Enfin, dans le domaine du stress post-traumatique, des publications commencent aussi à voir le jour. Une revue de littérature a récemment rappelé le besoin de thérapies innovantes dans ce domaine et les premiers résultats prometteurs d’études menées chez des vétérans, témoignant d’un effet bénéfique de la prise de psilocybine pour affronter les souvenirs traumatiques et réduire les angoisses associées.

 

Des nuances à apporter

Malgré ces avancées, la prudence reste de mise. En effet si la plupart des études dédiées aux substances psychédéliques apportent des résultats intéressants et utilisent une méthodologie rigoureuse en « double aveugle versus placebo », elles sont encore peu nombreuses, et menées sur un nombre restreint de sujets. En outre, les mécanismes d’actions de ces substances expliquant leurs éventuels effets thérapeutiques demeurent assez peu explorés.

Par ailleurs, ces substances nécessitent d’être employées dans un cadre médical sécurisé : avec une préparation, un accompagnement, un environnement approprié, un dosage adapté, et l’exclusion de certaines interactions médicamenteuses ou certains profils psychologiques incompatibles avec ces traitements. Cela sera aussi de mise si les substances sont un jour autorisées en dehors du cadre d’un essai clinique.

La prise de psychédéliques peut par ailleurs s’accompagner d’effets secondaires comme le montrent certains essais, et dans les cas les plus extrêmes, des états d’intense panique, phobies et de confusion.

La présence d’un professionnel de santé pour s’assurer du bien-être physique et psychologique du patient, pendant et après le traitement semble donc incontournable. Dans la pratique, le nombre limité de psychiatres en France pourrait être un frein. Parmi les chantiers à mener, il faudra aussi déterminer les règles éthiques encadrant l’administration de telles substances hors des essais cliniques et bien définir les patients les plus susceptibles d’en bénéficier.

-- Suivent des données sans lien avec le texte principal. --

==> src/rtl/pixel_sub_pkg.sv <==
// pixel_sub_pkg: shared defaults, pixel type and transform modes for the pixel sub-stages
//   DEF_COMP_W / DEF_NUM_COMP / DEF_PIX_W : default component width, count and pixel width
//   pixel_t                               : default-width pixel, component 0 in LSBs
//   mode_t                                : per-pixel transform select
package pixel_sub_pkg;
   localparam int DEF_COMP_W = 8;
   localparam int DEF_NUM_COMP = 3;
   localparam int DEF_PIX_W = DEF_COMP_W * DEF_NUM_COMP;
   typedef logic [DEF_PIX_W-1:0] pixel_t;
   typedef enum logic [1:0] {MODE_PASS, MODE_REV, MODE_INV, MODE_MONO} mode_t;
endpackage

==> src/rtl/pixel_sync_fifo.sv <==
// pixel_sync_fifo: DEPTH-entry synchronous FIFO with show-ahead head output
//   cp    : clock, rising edge
//   reset : asynchronous active-low reset, empties the FIFO
//   push  : write din (caller must not push when full)
//   pop   : drop the head entry (caller must not pop when empty)
//   din   : entry to write
//   dout  : head entry, valid while !empty
//   full  : DEPTH entries held
//   empty : no entries held
module pixel_sync_fifo #(
   parameter int W = 25,
   parameter int DEPTH = 4
) (
   input  logic         cp,
   input  logic         reset,
   input  logic         push,
   input  logic         pop,
   input  logic [W-1:0] din,
   output logic [W-1:0] dout,
   output logic         full,
   output logic         empty
);
   localparam int AW = $clog2(DEPTH);
   logic [W-1:0] mem [DEPTH];
   logic [AW-1:0] wp, rp;
   logic [AW:0] cnt;
   assign dout = mem[rp];
   assign full = cnt == (AW+1)'(DEPTH);
   assign empty = cnt == '0;
   always_ff @(posedge cp)
      if (push) mem[wp] <= din;
   // DEPTH is a power of two, so the pointers wrap by plain overflow
   always_ff @(posedge cp or negedge reset)
      if (!reset) begin
         wp <= '0;
         rp <= '0;
         cnt <= '0;
      end else begin
         wp <= wp + AW'(push);
         rp <= rp + AW'(pop);
         cnt <= cnt + (AW+1)'(push) - (AW+1)'(pop);
      end
endmodule

==> src/rtl/pixel_stage_sub1_p.sv <==
// pixel_stage_sub1_p: transforms accepted pixels, buffers them and tags line position on output
//   cp / reset            : clock (rising edge) and asynchronous active-low reset
//   sub1_in_valid/ready   : input handshake; ready = !full, low while in reset
//   sub1_in_pixel/sof     : input pixel (component 0 in LSBs) and start-of-frame tag
//   sub1_mode             : transform applied to the pixel accepted this cycle
//   sub1_out_valid/ready  : output handshake for the FIFO head
//   sub1_out_pixel        : transformed head pixel, zero when nothing is buffered
//   sub1_to_sub2          : head pixel is the last of its line
//   sub1_to_sub2_and_top  : registered count of lines completed since the last sof
module pixel_stage_sub1_p
   import pixel_sub_pkg::*;
#(
   parameter int COMP_W = DEF_COMP_W,
   parameter int NUM_COMP = DEF_NUM_COMP,
   parameter int DEPTH = 4,
   parameter int LINE_LEN = 640,
   parameter int LCNT_W = 12
) (
   input  logic                       cp,
   input  logic                       reset,
   input  logic                       sub1_in_valid,
   output logic                       sub1_in_ready,
   input  logic [COMP_W*NUM_COMP-1:0] sub1_in_pixel,
   input  logic                       sub1_in_sof,
   input  logic [1:0]                 sub1_mode,
   output logic                       sub1_out_valid,
   input  logic                       sub1_out_ready,
   output logic [COMP_W*NUM_COMP-1:0] sub1_out_pixel,
   output logic                       sub1_to_sub2,
   output logic [LCNT_W-1:0]          sub1_to_sub2_and_top
);
   localparam int PIX_W = COMP_W * NUM_COMP;
   localparam int CW = $clog2(LINE_LEN);
   localparam logic [CW-1:0] LAST = CW'(LINE_LEN - 1);
   mode_t mode;
   logic [PIX_W-1:0] xf, head_pix;
   logic head_sof, push, pop, full, empty, eol;
   logic [CW-1:0] col, eff_col;
   logic [LCNT_W-1:0] lcnt;
   assign mode = mode_t'(sub1_mode);
   always_comb begin
      xf = '0;
      for (int i = 0; i < NUM_COMP; i++)
         xf[i*COMP_W +: COMP_W] =
            mode == MODE_REV  ? sub1_in_pixel[(NUM_COMP-1-i)*COMP_W +: COMP_W] :
            mode == MODE_INV  ? ~sub1_in_pixel[i*COMP_W +: COMP_W] :
            mode == MODE_MONO ? sub1_in_pixel[COMP_W-1:0] :
                                sub1_in_pixel[i*COMP_W +: COMP_W];
   end
   // reset gates ready so nothing is accepted while the stage is held in reset
   assign sub1_in_ready = reset && !full;
   assign push = sub1_in_valid && sub1_in_ready;
   assign sub1_out_valid = !empty;
   assign pop = sub1_out_valid && sub1_out_ready;
   pixel_sync_fifo #(.W(PIX_W + 1), .DEPTH(DEPTH)) u_fifo (
      .cp(cp),
      .reset(reset),
      .push(push),
      .pop(pop),
      .din({sub1_in_sof, xf}),
      .dout({head_sof, head_pix}),
      .full(full),
      .empty(empty)
   );
   // an sof head starts a new line regardless of where the previous one got to
   assign eff_col = head_sof ? '0 : col;
   assign eol = sub1_out_valid && eff_col == LAST;
   assign sub1_to_sub2 = eol;
   assign sub1_out_pixel = sub1_out_valid ? head_pix : '0;
   assign sub1_to_sub2_and_top = lcnt;
   always_ff @(posedge cp or negedge reset)
      if (!reset) begin
         col <= '0;
         lcnt <= '0;
      end else if (pop) begin
         col <= eol ? '0 : eff_col + CW'(1);
         lcnt <= head_sof ? '0 : eol ? lcnt + LCNT_W'(1) : lcnt;
      end
endmodule
==> config.mk <==
export PLATFORM = sky130hd
export DESIGN_NAME = pixel_stage_sub1_p
export DESIGN_NICKNAME = d
export VERILOG_FILES = /design/src/rtl/pixel_sub_pkg.sv /design/src/rtl/pixel_sync_fifo.sv /design/src/rtl/pixel_stage_sub1_p.sv
export SDC_FILE = /design/constraint.sdc
export NUM_CORES = 1
export LEC_CHECK = 0
export CAP_MARGIN = 20
export CORE_UTILIZATION = 24
export CTS_BUF_LIST = sky130_fd_sc_hd__clkbuf_4 sky130_fd_sc_hd__clkbuf_8 sky130_fd_sc_hd__clkbuf_16
export DETAILED_ROUTE_END_ITERATION = 8
export HOLD_SLACK_MARGIN = 0.15
export PLACE_DENSITY = 0.47
export SLEW_MARGIN = 10
export SYNTH_ARGS = -nofsm -noshare
export SYNTH_HDL_FRONTEND = slang
export SYNTH_SLANG_ARGS = --single-unit
==> constraint.sdc <==
create_clock -name cp -period 5.3 [get_ports cp]
set_clock_uncertainty 0.15 [all_clocks]
set_input_delay 1.06 -clock cp [delete_from_list [all_inputs] [get_ports cp]]
set_output_delay 1.06 -clock cp [all_outputs]
set_load 0.03 [all_outputs]
# After elaboration in Yosys (flattened, before gate mapping)
# Memory sizes are Yosys's and may differ from the RTL's.
# Index checks and enable logic that the tools add are counted.
dict set report totals {
  ram_bits 100
  wordCells 44
  out_inout_bits 39
  reg_bits 29
  inputBits 31
  mem_count 1
}
# memory depth width rd rd_ports_with_merged_regs write_ports line
set memory_table {}
lappend memory_table {u_fifo.mem 4 25 1 0 1 pixel_sync_fifo.sv:24} ;# logic [W-1:0] mem [DEPTH];
dict set report op_classes {
  reduce_logical 9
  n_addsub 6
  mux 15
  eq_ne 5
  bitwise_logic 3
}
# op count
set ops {}
lappend ops {{$mux 8} 8}
lappend ops {{$mux 12} 2}
lappend ops {{$mux 24} 1}
lappend ops {{$not 8->8} 3}
lappend ops {{$mux 10} 2}
lappend ops {{$add 12x1->12 const B} 1}
lappend ops {{$add 10x1->10 const B} 1}
lappend ops {{$eq 10x10->1 const B} 1}
lappend ops {{$add 2x1->2} 2}
lappend ops {{$eq 2x2->1 const B} 2}
lappend ops {{$logic_and 1x1->1} 4}
lappend ops {{$add 3x1->3} 1}
lappend ops {{$eq 3x3->1 const B} 1}
lappend ops {{$logic_not 3->1} 1}
lappend ops {{$sub 3x1->3} 1}
lappend ops {{$eq 2x1->1 const B} 1}
lappend ops {{$logic_not 1->1} 2}
lappend ops {{$mux 1} 2}
lappend ops {{$reduce_and 2->1} 1}
lappend ops {{$reduce_bool 2->1} 1}

# Logic depth before layout (Yosys ltp)
# Gate-level depths: netlist (run 1).
dict set report depth {
  ltp_word 6
  mapped_depth 10
}

# Cells and area by module
# From an unflattened synthesis (run 1), not the netlist that was laid out.
dict set report unflattened {
  cells_unflattened 431
  hier_area_um2 6120.9
}
# module cells_each seq_area_each_um2 area_per_inst_um2 n_inst
set by_module_without_submodules {}
lappend by_module_without_submodules {pixel_sync_fifo 156 3178.0 3995.1 1}
lappend by_module_without_submodules {pixel_stage_sub1_p 275 550.5 2125.8 1}

# Worst setup path before layout (run 1)
# Ideal clock, no wire load.
dict set report synth_path {
  path_type {input -> register}
  start {input port reset}
  end {memory u_fifo.mem[1][0] (enable)}
  path_stages 3
  setup_time_ps 444
  arrival_ps 3447
  path_slack_ps 1260
  path_cell_list {o31a_1 -> nand2_1 -> nor3b_1}
}
dict set report synth_between {
  elab_chain_len 4
}
# item line
set synth_lines {}
lappend synth_lines {{from (decl)} pixel_stage_sub1_p.sv:20} ;# input logic reset,
lappend synth_lines {{$logic_and 1x1->1} pixel_stage_sub1_p.sv:51} ;# assign sub1_in_ready = reset && !full;
lappend synth_lines {{$logic_and 1x1->1} pixel_stage_sub1_p.sv:52} ;# assign push = sub1_in_valid && sub1_in_ready;
lappend synth_lines {{$mux 1} pixel_sync_fifo.sv:31} ;# if (push) mem[wp] <= din;
lappend synth_lines {{$mux 1 (not written as such)} pixel_sync_fifo.sv:31}
lappend synth_lines {{to (decl)} pixel_sync_fifo.sv:24}
# Every way passes these cells.

# Worst setup path in the final report (run 1)
dict set report layout_path {
  start {memory u_fifo.mem[3][24]}
  end {output port sub1_to_sub2}
}
dict set report layout_between {
  elab_chain_len 4
}
# item line
set layout_lines {}
lappend layout_lines {{$mem_v2 4x25} n/a}
lappend layout_lines {{$mux 10} pixel_stage_sub1_p.sv:66} ;# assign eff_col = head_sof ? '0 : col;
lappend layout_lines {{$eq 10x10->1} pixel_stage_sub1_p.sv:67} ;# assign eol = sub1_out_valid && eff_col == LAST;
lappend layout_lines {{$logic_and 1x1->1} pixel_stage_sub1_p.sv:67}
lappend layout_lines {{to (decl)} pixel_stage_sub1_p.sv:29} ;# output logic sub1_to_sub2,
# Every way passes these cells.

==> metrics.yaml, run 1 <==
status: "finished, final reports clean"
worstMarginPinSlew_ns: 0.9774
timing.fmax_mhz: 213.4
synth_top_flop_cell: "edfxtp_1"
critPathRequiredTime_ns: 4.09
ys_types: 51
first_pass_iters: 4
synth_area_leaders: "edfxtp_1 49%, dfrtp_1 12%, mux4_2 8.1%"
reg2reg_from: "u_fifo.mem[3][24]"
cts_resized: 0
power.leakage_uw: 0.002779
grt_usage: 0.1180
path_clk_slew_ns: 0.06
wl_um: 14400
hold_class: "register to register"
grt_pass1_vias: 4005
syn_inst: 433
drv_slew: 0
vias: 3826
die_h_um: 161.6
antenna_found_initial: 0
tritoncts: "yes"
cap_violations: 0
postLayoutCellArea_mm2: 0.007802
crit_type: "register to primary output"
ir_drop_mv: 0.2294
setup_violations: 0
final_cell_mix: "100 x edfxtp_1, 68 x clkdlybuf4s50_1, 28 x dfrtp_1"
die_x_um: 161.6
synth-edff-count: 100
r2r_end: "sub1_to_sub2_and_top[1]"
postCtsHoldBufs: 0
hold_start: "col[1]"
maxSlewHeadroom: 0.3464
fin_nets: 547
drive_gt1_frac: 0.1724
io_pins: 70
grt_max_degree: 33
synth.avg_cell_area_um2: 14.11
hold_viol_final: 0
port-buffer-count: 69
htreeDepth: 4
root_buffer: "clkbuf_16"
synth-seq-cells: 129
cts_buffers: 17
r2r_slack_ns: 2.21
synth_area_mm2: 0.006110
min_period_ns: 4.686
powerDensity_mw_per_mm2: 522.3
area_growth_pct: 27.71
n_antenna_cell: 0
arrival_ns: 3.48
wl_per_cell_um: 16.90
rsz0062_at_grt: "false"
syn_nets: 471
fin_tns_setup_ns: 0
yosysTopAreaCell: "edfxtp_1"
insertion_delay_ns: 0.42
cp-end-kind: "primary output"
rows: 58
initial_utilization: 0.2433
drtAntennaViolNets: 0
finalPower_uw: 4075
die_area_mm2: 0.02610
cp_max_fo: 17
drc: 0
viasPerCell: 4.491
async_flop_share: 0.2248
grt_pass1_wl_um: 23070
gp_congestion: 0.7662
cts.sinks: 129
synth-seq-area-share: 0.6103
clockBufferDepth: 2
place_area_mm2: 0.007207
initialDrtViolationCount: 261
critPathCapture: "sub1_to_sub2"
fin_crit_sh: 0.8841
final_common_cell: "edfxtp_1"
synth_top_area_frac: 0.4915
ys.warnings.count: 0
dp_hpwl_um: 9328
cts_setup_buffers: 0
fp.coreArea_mm2: 0.02511
ff2ff_path_depth: 7
startpoint_type: "register"
grt_overflow_total: 0
cp-startpoint: "u_fifo.mem[3][24]"
## sequential cells by signal, summed over array words and instances (netlist names)
register / count
col: 10
sub1_to_sub2_and_top: 12
u_fifo.cnt: 3
u_fifo.mem: 100
u_fifo.rp: 2
u_fifo.wp: 2
## cells in the mapped netlist, types with 2 or more instances
cell type	n
nor4_1	2
ha_1	6
mux2i_1	23
dfrtp_1	29
nor2_1	25
nor4b_1	2
nor3_1	5
a31oi_1	3
xnor2_1	2
buf_2	3
nand4_1	10
and2_1	26
mux2_2	10
xor2_1	18
nand2_1	25
mux4_2	22
a21oi_1	18
a22o_1	2
a211o_1	2
and3_1	3
o211ai_1	9
or2_2	5
nand3_1	7
edfxtp_1	100
o21ai_0	12
inv_1	19
nor2b_1	2
clkbuf_1	18
mux4_1	3
## report_power, final
group / switching [uW] / total (uW) / internal, uW / leakage (uW)
Combinational: 868 / 1540 / 671 / 0.00121
Sequential: 104 / 1360 / 1260 / 0.00128
Clock: 501 / 1170 / 671 / 0.000291
## per-stage QoR
step,hold slack [ns],std cells,utilization,worst slack [ns]
floorplan,0.3283,433,-,1.260
global placement,0.3695,820,0.2870,1.106
detailed placement,0.3714,820,0.2870,1.045
CTS,0.3882,852,0.3107,0.5732
global route,0.4110,852,0.3107,0.3510
finish,0.3846,852,0.3107,0.6141
## worst min path at each step
stage,end,slack [ns],depth (start not counted)
CTS,col[9],0.39,1
finish,col[1],0.38,2
global placement,col[9],0.37,1
floorplan,col[1],0.33,2
detailed placement,col[9],0.37,1
global route,col[9],0.41,1
## routing by layer
layer	track usage	part of all wire
met1	0.1444	0.44
met5	0	0
met4	0.03302	0.010
met3	0.04083	0.058
met2	0.1963	0.49
## layout make-up
cell class              instances  area, um2
clock inverters                15      170.2
multi-input cells             262       2225
repair buffers                 80      768.2
fillers                      2549      17310
clock buffers                  17      425.4
inverters                      19      71.32
flip-flops and latches        129       3730
well taps                     330      412.9
## worst max-delay path, cell delays in order (launching register included)
cell and delay, ns:
edfxtp_1 0.40, mux4_2 0.67, nor2b_1 0.18, ha_1 0.22
and4_1 0.21, nand4_1 0.39, nor2_1 0.28, clkdlybuf4s50_1 0.70
## cell families (layout without fill, tap and decap cells)
logic type / Yosys count / in the layout / synth area share
AO/OA/AOI/OAI: 54 / 54 / 0.05632
XOR/XNOR: 20 / 20 / 0.02867
adder cells (fa/ha/maj): 7 / 7 / 0.01556
buffers and inverters: 42 / 131 / 0.02764
flip-flops: 129 / 129 / 0.6103
multiplexers: 58 / 58 / 0.1501
AND/OR/NAND/NOR: 123 / 123 / 0.1114
No activity file was read; power rests on OpenSTA's default activity.
==> inputs of run 2 (changes only) <==
==> constraint.sdc (replaced) <==
create_clock -name cp -period 5.3 [get_ports cp]
set_clock_uncertainty 0.15 [all_clocks]
set_input_delay 1.06 -clock cp [delete_from_list [all_inputs] [get_ports cp]]
set_output_delay 1.06 -clock cp [all_outputs]
set_load 0.05 [all_outputs]
==> run 2 against run 1 <==
Worst setup slack better by 0.44 ns; sequential power about the same; count of clock-buffer cells in the layout unchanged; wire length up 0.45%; register-to-register slack worse by 0.03 ns; die area unchanged; total power up 4.7%; core utilization down 0.095 points; critical path type unchanged; largest power group unchanged.
==> metrics.yaml, run 2 (same netlist as run 1, synthesis figures left out) <==
min_period_ns: 4.246  # -0.4396 ns
fin_crit_sh: 0.8012  # -0.08294
holdWs_ns: 0.3963  # +0.01167 ns
fin_nets: 546  # -0.18%
rows: 58  # unchanged
wl_met3_um: 999  # +20%
timing.fmax_mhz: 235.5  # +10%
crit_type: "register to primary output"
path_clk_slew_ns: 0.06  # about the same
postCtsHoldBufs: 0  # unchanged
area_growth_pct: 27.32
fin_tns_setup_ns: 0  # unchanged
clockBufferDepth: 2  # unchanged
tritoncts: "yes"
root_buffer: "clkbuf_16"
nFillCells: 2555  # +0.24%
routed.top_layer: "met4"
fp.coreArea_mm2: 0.02511  # unchanged
cts.sinks: 129  # unchanged
largest_reg_flops: 100  # unchanged
initial_utilization: 0.2433  # unchanged
final_common_cell: "edfxtp_1"
drv_slew: 0  # unchanged
regMostFlops: "u_fifo.mem"
cts_resized: 0  # unchanged
final_cell_mix: "100 x edfxtp_1, 67 x clkdlybuf4s50_1, 28 x dfrtp_1"
n_antenna_cell: 0  # unchanged
ir_drop_mv: 0.2891  # +26%
wl_met2_um: 7287  # +2.8%
status: "finished, final reports clean"
hold_viol_final: 0  # unchanged
rsz0062_at_grt: "false"
wl_um: 14470  # +0.45%
first_pass_iters: 4  # unchanged
viasPerCell: 4.504  # +0.30%
cts_buffers: 17  # unchanged
wl_per_cell_um: 17.00  # +0.57%
cp-end-kind: "primary output"
insertion_delay_ns: 0.41  # about the same
setup_violations: 0  # unchanged
arrival_ns: 3.04  # -0.44 ns
worstMarginPinSlew_ns: 0.9555  # -0.02185 ns
vias: 3833  # +0.18%
io_pins: 70  # unchanged
die_area_mm2: 0.02610  # unchanged
powerDensity_mw_per_mm2: 548.6  # +5.0%
gp_congestion: 0.7716  # +0.70%
drive_gt1_frac: 0.1689  # -0.003508
cp_max_fo: 17  # unchanged
die_x_um: 161.6  # unchanged
cts_setup_buffers: 0  # unchanged
startpoint_type: "register"
drtAntennaViolNets: 0  # unchanged
initialDrtViolationCount: 211  # -19%
antenna_found_initial: 0  # unchanged
htreeDepth: 4  # unchanged
grt_pass1_vias: 4048  # +1.1%
drc: 0  # unchanged
met1Wirelength_um: 6093  # -3.8%
hold_class: "register to register"
port-buffer-count: 69  # unchanged
grt_pass1_wl_um: 22760  # -1.3%
power.leakage_uw: 0.002769  # -0.38%
cap_violations: 0  # unchanged
maxSlewHeadroom: 0.3623  # +0.01591
grt_max_degree: 33  # unchanged
grt_usage: 0.1158  # -0.002171
die_h_um: 161.6  # unchanged
critPathRequiredTime_ns: 4.09  # about the same
grt_overflow_total: 0  # unchanged
dp_hpwl_um: 9356  # +0.30%
## run 2: cell count changes in the layout (fill, tap and decap cells not counted), sizes merged
cell	delta
inv	-1
clkinv	+1
clkdlybuf4s50	-1
## run 2: report_power, final
group	leakage, uW	switching (uW)	total (uW)	internal, uW
clock	0.000280	477	1140	661
sequential	0.00128	105	1360	1260
combinational	0.00121	1100	1770	665
## run 2: area by class of cell
cell class	instances	area [um2]	share of cell area
multi-input combinational	262	2225	0.2860
timing repair buffer	79	765.7	0.09844
clock inverter	15	148.9	0.01914
clock buffer	17	425.4	0.05469
inverter	19	71.32	0.009168
tap	330	412.9	0.05308
sequential	129	3730	0.4795
## run 2: final timing paths
check                                  start                       to  slack (ns)  cells after the start
min in group asynchronous              reset  sub1_to_sub2_and_top[8]        1.05                      2
max                        u_fifo.mem[3][24]             sub1_to_sub2        1.05                      7
min                                   col[9]                   col[9]        0.40                      1
max reg2reg                u_fifo.mem[3][24]  sub1_to_sub2_and_top[1]        2.18                      7
max in group asynchronous              reset             u_fifo.rp[0]        3.63                      2
min reg2reg                           col[9]                   col[9]        0.40                      1
## run 2: critical path, stage by stage, from the launching register on
cell and delay (ns):
edfxtp_1 0.39, mux4_2 0.68, nor2b_1 0.18, ha_1 0.23, and4_1 0.22, nand4_1 0.38
nor2_1 0.31, buf_4 0.24
## run 2: routing by layer
layer  GRT usage  vias to the layer above
li1            -                     1801
met3     0.04879                        8
met1      0.1357                     1919
met5           0                        -
met2      0.1963                      105
met4     0.02573                        0
## run 2: stage by stage
step	std cells	total power (uW)	worst slack, ns	util	instance area [um2]
5_1_grt	851	4474	0.7498	0.3098	7779
3_3_place_gp	818	3157	1.386	0.2863	7189
2_1_floorplan	433	2603	1.082	-	6110
4_1_cts	850	4324	1.001	0.3092	7764
6_report	851	4267	1.054	0.3098	7779
3_5_place_dp	818	3174	1.408	0.2863	7189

Alors, même si les effets de ces substances s’avèrent un jour clairement bénéfiques, avec de nombreuses autres études qui confirmeraient les premiers résultats prometteurs, l’idée n’est résolument pas de généraliser la prise de LSD comme celle d’une aspirine.

 

D’autres travaux français et européens à découvrir

À Amiens, l’équipe de Mickaël Naassila (laboratoire Inserm 1247 Groupe de recherche sur l’alcool et les pharmacodépendances) travaille en parallèle sur un autre grand projet, européen cette fois. Ce projet baptisé Psi-Alc a été lancé en 2019 pour une durée de 4 ans, et mené en partenariat avec des chercheurs allemands, italiens et suisses. Leur but est, entre autres, de décrypter les mécanismes d’action qui pourraient réduire l’envie de boire de l’alcool, après absorption de psilocybine.